■ **WHAT TO DO**:
Search the material below for the string "constraint" and copy each line where it appears.

■ **DATASET EXCERPTS**:
<file path="config.mk">
export PLATFORM = sky130hd
export DESIGN_NAME = rgb565_to_bmp24_stream_core
export DESIGN_NICKNAME = d
export VERILOG_FILES = /design/src/sv/rgbbmp_pkg.sv /design/src/sv/rgbbmp_ctrl.sv /design/src/sv/rgbbmp_emit.sv /design/src/sv/rgb565_to_bmp24_stream_core.sv
export SDC_FILE = /design/constraint.sdc
export NUM_CORES = 1
export LEC_CHECK = 0
export BUFFER_PORTS_ARGS = -buffer_cell sky130_fd_sc_hd__buf_2
export CELL_PAD_IN_SITES_DETAIL_PLACEMENT = 2
export CELL_PAD_IN_SITES_GLOBAL_PLACEMENT = 2
export CORE_MARGIN = 10
export CORE_UTILIZATION = 41
export CTS_CLUSTER_SIZE = 14
export DETAILED_ROUTE_END_ITERATION = 8
export PLACE_DENSITY = 0.78
export SETUP_SLACK_MARGIN = 0.15
export SLEW_MARGIN = 20
export SYNTH_ARGS = -nofsm -noshare
export SYNTH_HDL_FRONTEND = slang
export SYNTH_HIERARCHICAL = 1
export SYNTH_SLANG_ARGS = --single-unit
</file>
<file path="constraint.sdc">
create_clock -name clk -period 8.5 [get_ports clk]
set_input_delay 0.425 -clock clk [delete_from_list [all_inputs] [get_ports clk]]
set_output_delay 0.425 -clock clk [all_outputs]
set_load 0.05 [all_outputs]
</file>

■ **RESPONSE TO THIS TASK**:
export SDC_FILE = /design/constraint.sdc
<file path="constraint.sdc">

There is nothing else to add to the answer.